Stored data entries
$ cat src/rtl/alu_seq_responder.sv
// Single-request ALU responder: valid/ready request in, valid/ready response out, shift-add multiply.
// Define ALU_FLAGS_EN to add the registered {carry, overflow, zero} out_flags port.
module alu_seq_responder #(
  parameter int N = 8,
  localparam int CNT_W = $clog2(N + 1)
) (
  input  logic         clk,
  input  logic         rst,
  input  logic         in_valid,
  output logic         in_ready,
  input  logic [N-1:0] in_a,
  input  logic [N-1:0] in_b,
  input  logic [2:0]   in_op,
  output logic         out_valid,
  input  logic         out_ready,
  output logic [N-1:0] out_data,
  output logic         busy
`ifdef ALU_FLAGS_EN
  ,
  output logic [2:0]   out_flags
`endif
);

  typedef enum logic [1:0] {IDLE, EXEC, DONE} state_t;

  localparam logic [2:0] OP_ADD = 3'd0;
  localparam logic [2:0] OP_SUB = 3'd1;
  localparam logic [2:0] OP_AND = 3'd2;
  localparam logic [2:0] OP_OR  = 3'd3;
  localparam logic [2:0] OP_XOR = 3'd4;
  localparam logic [2:0] OP_SHL = 3'd5;
  localparam logic [2:0] OP_MUL = 3'd6;

  localparam logic [CNT_W-1:0] LAST_STEP = CNT_W'(N - 1);
  localparam logic [CNT_W-1:0] SHIFT_LIM = CNT_W'(N);

  state_t           state_q;
  logic             in_ready_q;
  logic             out_valid_q;
  logic             busy_q;
  logic [N-1:0]     out_data_q;
  logic [N-1:0]     a_q;
  logic [N-1:0]     b_q;
  logic [2:0]       op_q;
  logic [CNT_W-1:0] cnt_q;
  logic [2*N-1:0]   acc_q;
  logic [2*N-1:0]   mcand_q;

  logic [N-1:0]     alu_res_d;
  logic [2*N-1:0]   mul_sum_d;
  logic [CNT_W-1:0] shamt;

  assign shamt = b_q[CNT_W-1:0];

  always_comb begin
    alu_res_d = '0;
    case (op_q)
      OP_ADD:  alu_res_d = a_q + b_q;
      OP_SUB:  alu_res_d = a_q - b_q;
      OP_AND:  alu_res_d = a_q & b_q;
      OP_OR:   alu_res_d = a_q | b_q;
      OP_XOR:  alu_res_d = a_q ^ b_q;
      OP_SHL:  alu_res_d = (shamt >= SHIFT_LIM) ? '0 : (a_q << shamt);
      default: alu_res_d = '0;
    endcase
  end

  // During MUL, b_q shifts right so bit 0 is always the current multiplier bit.
  assign mul_sum_d = acc_q + (b_q[0] ? mcand_q : '0);

`ifdef ALU_FLAGS_EN
  logic [2:0] flags_q;
  logic       alu_carry_d;
  logic       alu_ovf_d;
  logic       mul_carry_d;

  // MSB carry-out recovered from operand and sum MSBs: cout = a&b | (a|b)&~s.
  always_comb begin
    alu_carry_d = 1'b0;
    alu_ovf_d   = 1'b0;
    case (op_q)
      OP_ADD: begin
        alu_carry_d = (a_q[N-1] & b_q[N-1]) | ((a_q[N-1] | b_q[N-1]) & ~alu_res_d[N-1]);
        alu_ovf_d   = (a_q[N-1] == b_q[N-1]) && (alu_res_d[N-1] != a_q[N-1]);
      end
      OP_SUB: begin
        alu_carry_d = (a_q[N-1] & ~b_q[N-1]) | ((a_q[N-1] | ~b_q[N-1]) & ~alu_res_d[N-1]);
        alu_ovf_d   = (a_q[N-1] != b_q[N-1]) && (alu_res_d[N-1] != a_q[N-1]);
      end
      default: ;
    endcase
  end

  assign mul_carry_d = |mul_sum_d[2*N-1:N];
  assign out_flags   = flags_q;
`endif

  always_ff @(posedge clk) begin
    if (rst) begin
      state_q     <= IDLE;
      in_ready_q  <= 1'b1;
      out_valid_q <= 1'b0;
      busy_q      <= 1'b0;
      out_data_q  <= '0;
      a_q         <= '0;
      b_q         <= '0;
      op_q        <= OP_ADD;
      cnt_q       <= '0;
      acc_q       <= '0;
      mcand_q     <= '0;
`ifdef ALU_FLAGS_EN
      flags_q     <= '0;
`endif
    end else begin
      case (state_q)
        IDLE: begin
          if (in_valid) begin
            a_q        <= in_a;
            b_q        <= in_b;
            op_q       <= in_op;
            mcand_q    <= {{N{1'b0}}, in_a};
            acc_q      <= '0;
            cnt_q      <= '0;
            state_q    <= EXEC;
            in_ready_q <= 1'b0;
            busy_q     <= 1'b1;
          end
        end
        EXEC: begin
          if (op_q == OP_MUL) begin
            acc_q   <= mul_sum_d;
            mcand_q <= mcand_q << 1;
            b_q     <= b_q >> 1;
            if (cnt_q == LAST_STEP) begin
              out_data_q  <= mul_sum_d[N-1:0];
              state_q     <= DONE;
              out_valid_q <= 1'b1;
              cnt_q       <= '0;
`ifdef ALU_FLAGS_EN
              flags_q     <= {mul_carry_d, 1'b0, (mul_sum_d[N-1:0] == '0)};
`endif
            end else begin
              cnt_q <= cnt_q + CNT_W'(1);
            end
          end else begin
            out_data_q  <= alu_res_d;
            state_q     <= DONE;
            out_valid_q <= 1'b1;
`ifdef ALU_FLAGS_EN
            flags_q     <= {alu_carry_d, alu_ovf_d, (alu_res_d == '0)};
`endif
          end
        end
        DONE: begin
          // Return to IDLE only; a new request is taken on a later edge.
          if (out_ready) begin
            state_q     <= IDLE;
            out_valid_q <= 1'b0;
            busy_q      <= 1'b0;
            in_ready_q  <= 1'b1;
          end
        end
        default: begin
          state_q     <= IDLE;
          in_ready_q  <= 1'b1;
          out_valid_q <= 1'b0;
          busy_q      <= 1'b0;
        end
      endcase
    end
  end

  assign in_ready  = in_ready_q;
  assign out_valid = out_valid_q;
  assign out_data  = out_data_q;
  assign busy      = busy_q;

endmodule
$ cat config.mk
export PLATFORM = sky130hd
export DESIGN_NAME = alu_seq_responder
export DESIGN_NICKNAME = d
export VERILOG_FILES = /design/src/rtl/alu_seq_responder.sv
export SDC_FILE = /design/constraint.sdc
export NUM_CORES = 1
export LEC_CHECK = 0
export ABC_AREA = 1
export CAP_MARGIN = 20
export CORE_UTILIZATION = 30
export CTS_CLUSTER_DIAMETER = 30
export DETAILED_ROUTE_END_ITERATION = 6
export PLACE_DENSITY = 0.5
export SYNTH_ARGS = -nofsm -noshare
export SYNTH_HDL_FRONTEND = slang
export SYNTH_SLANG_ARGS = --single-unit
$ cat constraint.sdc
create_clock -name clk -period 3.12 [get_ports clk]
set_clock_uncertainty 0.1 [all_clocks]
set_input_delay 0.624 -clock clk [delete_from_list [all_inputs] [get_ports clk]]
set_output_delay 0.624 -clock clk [all_outputs]
set_load 0.01 [all_outputs]
# After elaboration in Yosys (flattened, before gate mapping)
# Index checks and enable logic that the tools add are counted.
classes:
  shift: 1
  n_addsub: 4
  n_lt_le_gt_ge: 1
  n_mux: 32
  bitwise: 5
  n_reduce_logical: 9
  eq_ne: 14
ops:
  columns: ["cell", "n"]
  rows:
  - ["16-bit two-way mux", 5]
  - ["16-bit one-hot mux with 2 select lines", 2]
  - ["8-bit one-hot mux with 6 select lines", 1]
  - ["8-bit two-way mux", 5]
  - ["16-bit adder", 1]
  - ["8-bit one-hot mux with 2 select lines", 1]
  - ["4-bit two-way mux", 3]
  - ["3-bit AND reduction", 4]
  - ["3-bit == test, second input constant", 3]
  - ["1-bit one-hot mux with 3 select lines", 3]
  - ["8-bit adder", 1]
  - ["8-bit AND", 1]
  - ["2-bit two-way mux", 4]
  - ["8-bit OR", 1]
  - ["4-bit one-hot mux with 2 select lines", 1]
  - ["8-bit by 4-bit left shift with 8-bit output", 1]
  - ["8-bit subtractor", 1]
  - ["8-bit bitwise XOR", 1]
  - ["3-bit by 2-bit == test with 1-bit output, second input constant", 2]
  - ["1-bit two-way mux", 6]
  - ["2-bit inequality test, second input constant", 3]
  - ["2-bit one-hot mux with 3 select lines", 1]
  - ["4-bit by 1-bit adder with 4-bit output, second input constant", 1]
  - ["4-bit by 3-bit == test with 1-bit output, second input constant", 1]
  - ["11 further kinds", 13]
word_totals:
  ff_bits: 68
  wordCells: 77
  output_inout_bits: 11

# Longest topological paths before layout
logic_depth:
  ltp_word: 4
  mapped_depth: 20
  mapped_depth_nobuf: 18

# Least setup slack after synthesis
# No wires, ideal clock.
synth_path:
  kind: "reg-to-reg"
  startpoint: "reg b_q[0]"
  endpoint: "reg out_data_q[7], in the netlist out_data[7]"
  stages_incl_launch_ff: 20
  setup_slack_ns: 0.580
  setup_ns: 0.109
  t_required_ns: 2.911
  period_less_slack_ns: 2.540
  n_path_buf: 2
  arrival_time_ns: 2.331
  path_cell_list: "dfxtp_1 -> buf_2 -> buf_2 -> inv_1 -> ha_1 -> nand2_1 -> o31ai_1 -> xor2_1 -> inv_1 -> ha_1 -> nand2_1 -> inv_1 -> nand2_1 -> nand2_1 -> a21oi_1 -> nand3_1 -> nand3_1 -> nand3_1 -> nand2_1 -> inv_1"
synth_between:
  elab_chain_len: 4
  word_cells_on_any_way: 10
  cone_classes: "3 x add/sub; 1 x order compare; 1 x shift; 5 x mux"
synth_lines:
  columns: ["item", "line", "source"]
  rows:
  - ["start: declaration", "43", "logic [N-1:0] b_q;"]
  - ["start signal: assignment", "119", "b_q <= in_b;"]
  - ["start signal: assignment", "133", "b_q <= b_q >> 1;"]
  - ["16-bit two-way mux (tied with other cells)", "69", "assign mul_sum_d = acc_q + (b_q[0] ? mcand_q : '0);"]
  - ["16-bit adder / 8-bit two-way mux (equally long branches)", "69, 63", null]
  - ["8-bit two-way mux / 8-bit one-hot mux with 6 select lines (equally long branches)", "134, 57", null]
  - ["8-bit two-way mux (*)", "130", "if (op_q == OP_MUL) begin"]
  - ["end signal: assignment", "135", "out_data_q <= mul_sum_d[N-1:0];"]
  - ["end signal: assignment", "146", "out_data_q <= alu_res_d;"]
  - ["end: declaration", "41", "logic [N-1:0] out_data_q;"]
# Mark *: on every way between the ends. The rest lies on a longest branch, timed or not. The select of a mux whose other input is x is not followed.
# A chain may end at the register's enable or synchronous reset.

# Worst setup path after layout
layout_path:
  startpoint: "reg b_q[2]"
  endpoint: "reg out_data_q[7], in the netlist out_data[7]"
layout_between:
  elab_chain_len: 4
  word_cells_on_any_way: 7
  cone_classes: "2 x add/sub; 1 x order compare; 1 x shift; 3 x mux"
layout_lines:
  columns: ["item", "line", "source"]
  rows:
  - ["parallel branches: the longest is 2 deep, another holds 8-bit subtractor", null, null]
  - ["8-bit one-hot mux with 6 select lines (*)", "57", "case (op_q)"]
  - ["8-bit two-way mux (*)", "130", null]
# Mark *: on every way between the ends.

==> Implementation_results.wiki <==
{| class="wikitable"
! Metric !! Value
|-
| Outcome || completed
|-
| Async set or reset register ratio after synthesis || 0%
|-
| Sequential fraction of the synthesis area || 28.1%
|-
| Final number of setup-violating endpoints || 0
|-
| Most used flip-flop cell after synthesis || sky130_fd_sc_hd__dfxtp_1
|-
| Class of the most critical hold timing path || flip-flop to flip-flop
|-
| Number of antenna violations at the first check in global routing || 0
|-
| Setup repair after global routing missed its margin || no
|-
| Net count of the finished layout || 640
|-
| Number of buffer and inverter stages on the critical path || 3
|-
| Final period utilization || 80.6%
|-
| Die area || 12800 um2
|-
| Port buffer count || 33
|-
| Max-Cap Viols || 0
|-
| Fraction of layout instances using a drive strength above 1 || 7.20%
|-
| Antenna cells || 0
|-
| Detailed-router iteration count before antenna repair || 4
|-
| Arrival @ worst endpoint || 2.62 ns
|-
| Hold Path Origin || out_valid
|-
| Synthesized area per cell || 6.67 um2
|-
| Number of placed instances with taps included || 722
|-
| Final Wtd Congestion || 0.887
|-
| Number of instances in the synthesized netlist || 555
|-
| Commonest non-fill, non-tap cell in the layout || sky130_fd_sc_hd__nand2_1
|-
| CTS H-tree lvls || 2
|-
| Number of global-route vias before repair || 3491
|-
| Least-Margin Pin Slew || 0.645 ns
|-
| Count of unique library cells instantiated by Yosys || 35
|-
| Number of sinks driven by the clock tree || 52
|-
| Pin count of the biggest net entering global routing || 38
|-
| Required time of the critical path || 3.22 ns
|-
| Highest-count cells in the layout ignoring fill and taps || sky130_fd_sc_hd__nand2_1 (139), sky130_fd_sc_hd__inv_1 (58), sky130_fd_sc_hd__dfxtp_1 (52)
|-
| CTS clk-pin slew, worst paths || 0.07 ns
|-
| Critical path's top delay family || simple AND/OR/NAND/NOR gates
|-
| Delay contributed by the slowest stage of the critical path || 0.38 ns
|-
| Synth-to-Final Area Change || 16.9%
|-
| CTS buffer count || 5
|-
| P_leak || 2.01 nW
|-
| CTS-repair resized insts || 0
|-
| Fill count || 1338
|-
| Category of the critical setup timing path || flip-flop to flip-flop
|-
| Power Dens Cells || 478 nW/um2
|-
| Post-synth EDFFs || 0
|-
| Crit start category || flip-flop
|-
| Number of top-level pins || 34
|-
| Pins over their slew limit || 0
|-
| Crit Path Max Fanout || 7
|-
| Minimum clock period || 2.51 ns
|-
| Maximum clock insertion buffer count || 2
|-
| Cell with the largest stage delay on the worst path || sky130_fd_sc_hd__dfxtp_1
|-
| Overall track demand over capacity in global routing || 18.7%
|-
| HPWL after DPL || 8.60 mm
|-
| Die Ht || 113 um
|-
| Hold-fix buffers, CTS || 0
|-
| Number of remaining DRC errors || 0
|-
| TritonCTS clock tree || done
|-
| Latest clock arrival within the worst-skew pair || 0.29 ns
|-
| Peak supply drop || 0.269 mV
|-
| Setup TNS after final layout || 0 ns
|-
| Synthesis Warnings || 0
|-
| Cell with the most instances on the worst path || sky130_fd_sc_hd__nand2_1
|-
| Layout Cells excl Fill || 730
|-
| Chip Width || 113 um
|-
| Count of final hold-check violations || 0
|-
| Reg2Reg Launch Point || b_q[2]
|-
| Initial DRC count || 152
|-
| Number of standard-cell rows in the floorplan || 40
|-
| Origin of the worst setup path || b_q[2]
|-
| Aggregate global routing overflow || 0
|-
| Average wire length per cell after detail routing || 15.4 um
|-
| Post-detailed-route count of antenna-violating nets || 0
|-
| Crit. End Element || flip-flop
|-
| Area of the core region || 12000 um2
|-
| Fmax || 398 MHz
|-
| Number of buffers added for setup after CTS || 0
|-
| Post-Syn Nets || 613
|-
| Wire length of the first global-routing pass || 18.6 mm
|-
| Cell at the root of the clock tree || sky130_fd_sc_hd__clkbuf_16
|-
| DR vias || 3668
|-
| Worst rel slew slack || 56.8%
|-
| DR vias/cell || 5.02
|-
| Ordered list of cells on the worst path || nor2_1, nand2_1, o31ai_1, xor2_1, inv_1, ha_1, nand2_1, inv_1, nand2_1, nand2_1, a21oi_1, nand3_1, nand3_1, nand3_1, nand2_1, inv_1
|-
| Area of the mapped netlist || 3700 um2
|-
| Routed wire length || 11.2 mm
|-
| Seq cells post-synth || 52
|-
| Starting utilization of the core area || 30.8%
|}
synthesized netlist by cell type (all sizes together) (8+ instances only):
cell,n,area share (%)
buf,12,2.1
ha,33,11
nand3,36,5.0
clkbuf,9,0.91
nand4,15,2.5
a31oi,14,2.4
a21oi,46,6.2
nand2,143,15
xor2,8,1.9
o21ai,48,6.5
dfxtp,52,28
inv,67,6.8
nor2,42,4.9
o211ai,9,1.8
worst reg2reg max path, stage by stage, from the launching register on:
cell and delay (ns):
sky130_fd_sc_hd__dfxtp_1 0.38, sky130_fd_sc_hd__nor2_1 0.27, sky130_fd_sc_hd__nand2_1 0.12, sky130_fd_sc_hd__o31ai_1 0.26, sky130_fd_sc_hd__xor2_1 0.18, sky130_fd_sc_hd__inv_1 0.05, sky130_fd_sc_hd__ha_1 0.31, sky130_fd_sc_hd__nand2_1 0.11
sky130_fd_sc_hd__inv_1 0.05, sky130_fd_sc_hd__nand2_1 0.06, sky130_fd_sc_hd__nand2_1 0.04, sky130_fd_sc_hd__a21oi_1 0.16, sky130_fd_sc_hd__nand3_1 0.10, sky130_fd_sc_hd__nand3_1 0.09, sky130_fd_sc_hd__nand3_1 0.07, sky130_fd_sc_hd__nand2_1 0.06
sky130_fd_sc_hd__inv_1 0.03
where the power goes:
| group | internal [mW] | leakage, nW | total, mW | switching (mW) |
|---|---|---|---|---|
| logic | 0.256 | 1.50 | 0.674 | 0.418 |
| clock network | 0.378 | 0.0808 | 0.628 | 0.250 |
| registers | 0.715 | 0.428 | 0.766 | 0.0511 |
| total | 1.35 | 2.01 | 2.07 | 0.719 |
metal layers:
| metal | part of all wire (%) | GRT usage [%] | up-vias |
|---|---|---|---|
| met5 | 0 | 0 | - |
| li1 | - | - | 1887 |
| met1 | 49 | 25.2 | 1688 |
| met4 | 2.7 | 7.54 | 0 |
| met3 | 3.3 | 2.84 | 19 |
| met2 | 45 | 29.7 | 74 |
logic make-up after synthesis:
| kind of cell | count (synthesis) | synth area share [%] |
|---|---|---|
| simple gates | 249 | 29.7 |
| compound gates | 122 | 17.9 |
| buf+inv | 88 | 9.83 |
| flops | 52 | 28.1 |
| fa+ha+maj | 35 | 12.2 |
| xor+xnor | 9 | 2.13 |
layout make-up:
cell class | instances | area [um2] | area share [%]
inverter | 67 | 251 | 5.81
timing repair buffer | 41 | 390 | 9.02
clock buffer | 6 | 129 | 2.98
multi-input combinational | 415 | 2300 | 53.1
sequential | 52 | 1040 | 24.1
tap | 147 | 184 | 4.25
clock inverter | 2 | 35.0 | 0.809
final timing paths:
| kind | end | slack (ns) | cells past startpoint |
|---|---|---|---|
| worst min register to register | out_valid | 0.37 | 2 |
| worst min-delay path | out_valid | 0.37 | 2 |
| worst max register to register | out_data[7] | 0.61 | 16 |
| worst max-delay path | out_data[7] | 0.61 | 16 |
stage by stage:
stage	worst slack [ns]	util, %	power, mW	hold slack, ns	cell area, um2
floorplan	0.580	-	1.24	0.348	3700
global placement	0.633	34.7	1.45	0.353	4160
detailed placement	0.603	34.7	1.45	0.363	4160
CTS	0.594	36.0	2.09	0.375	4330
global route	0.331	36.0	2.22	0.403	4330
finish	0.606	36.0	2.07	0.375	4330
flip-flops by register name, indices dropped and copies added, names as in the netlist:
name and cells:
a_q 8, acc_q 8, b_q 8, mcand_q 8
out_data 8, cnt_q 4, op_q 3, state_q 2
busy 1, in_ready 1, out_valid 1
(Power assumes the default switching activity.)
[src/rtl/latch_bus_arbiter.sv]
// Round-robin arbiter that hands one tri-state latch enable out at a time,
// with a mandatory all-low turnaround cycle between consecutive grants.
module latch_bus_arbiter #(
   parameter int N_REQ = 4,
   parameter int HOLD  = 4,
   localparam int GW   = (N_REQ > 1) ? $clog2(N_REQ) : 1,
   localparam int CW   = $clog2(HOLD + 1)
) (
   input  logic             clk,
   input  logic             reset,
   input  logic [N_REQ-1:0] req,
   input  logic [N_REQ-1:0] done,
   output logic [N_REQ-1:0] enable,
   output logic [GW-1:0]    grant_id,
   output logic             busy,
   output logic [1:0]       state_o
);

   // Handshake: req[i] is a level held while requester i wants the bus; the
   // grant is visible as enable[i]. The grantee releases early by pulsing
   // done[i] or dropping req[i]; both are sampled only for the current grantee.

   typedef enum logic [1:0] {
      ST_IDLE  = 2'd0,
      ST_GRANT = 2'd1,
      ST_TURN  = 2'd2
   } state_t;

   state_t           state_q;
   logic [N_REQ-1:0] enable_q;
   logic [GW-1:0]    grant_q;
   logic [GW-1:0]    last_q;
   logic [CW-1:0]    cnt_q;
   logic             busy_q;

   logic             sel_found;
   logic [GW-1:0]    sel_idx;
   logic [N_REQ-1:0] enable_d;
   logic             grant_end;
   int               idx;

   // Search upward from last+1, wrapping, so the previous grantee is tried last.
   always_comb begin
      sel_found = 1'b0;
      sel_idx   = '0;
      idx       = 0;
      for (int k = 1; k <= N_REQ; k++) begin
         idx = int'(last_q) + k;
         if (idx >= N_REQ) idx = idx - N_REQ;
         if (!sel_found && req[GW'(idx)]) begin
            sel_found = 1'b1;
            sel_idx   = GW'(idx);
         end
      end
   end

   assign enable_d  = N_REQ'(1) << sel_idx;
   assign grant_end = done[grant_q] || !req[grant_q] || (cnt_q == CW'(HOLD));

   always_ff @(posedge clk) begin
      if (reset) begin
         state_q  <= ST_IDLE;
         enable_q <= '0;
         grant_q  <= '0;
         last_q   <= GW'(N_REQ - 1);
         cnt_q    <= '0;
         busy_q   <= 1'b0;
      end else begin
         case (state_q)
            ST_IDLE, ST_TURN: begin
               if (sel_found) begin
                  state_q  <= ST_GRANT;
                  enable_q <= enable_d;
                  grant_q  <= sel_idx;
                  last_q   <= sel_idx;
                  cnt_q    <= CW'(1);
                  busy_q   <= 1'b1;
               end else begin
                  state_q  <= ST_IDLE;
                  enable_q <= '0;
                  busy_q   <= 1'b0;
               end
            end
            ST_GRANT: begin
               if (grant_end) begin
                  state_q  <= ST_TURN;
                  enable_q <= '0;
                  busy_q   <= 1'b0;
               end else begin
                  cnt_q    <= cnt_q + CW'(1);
               end
            end
            default: begin
               state_q  <= ST_IDLE;
               enable_q <= '0;
               busy_q   <= 1'b0;
            end
         endcase
      end
   end

   assign enable   = enable_q;
   assign grant_id = grant_q;
   assign busy     = busy_q;
   assign state_o  = state_q;

endmodule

* Exercise *
If a line in the records includes the string "floorplan", copy it.

* Output *
| Number of standard-cell rows in the floorplan || 40
floorplan	0.580	-	1.24	0.348	3700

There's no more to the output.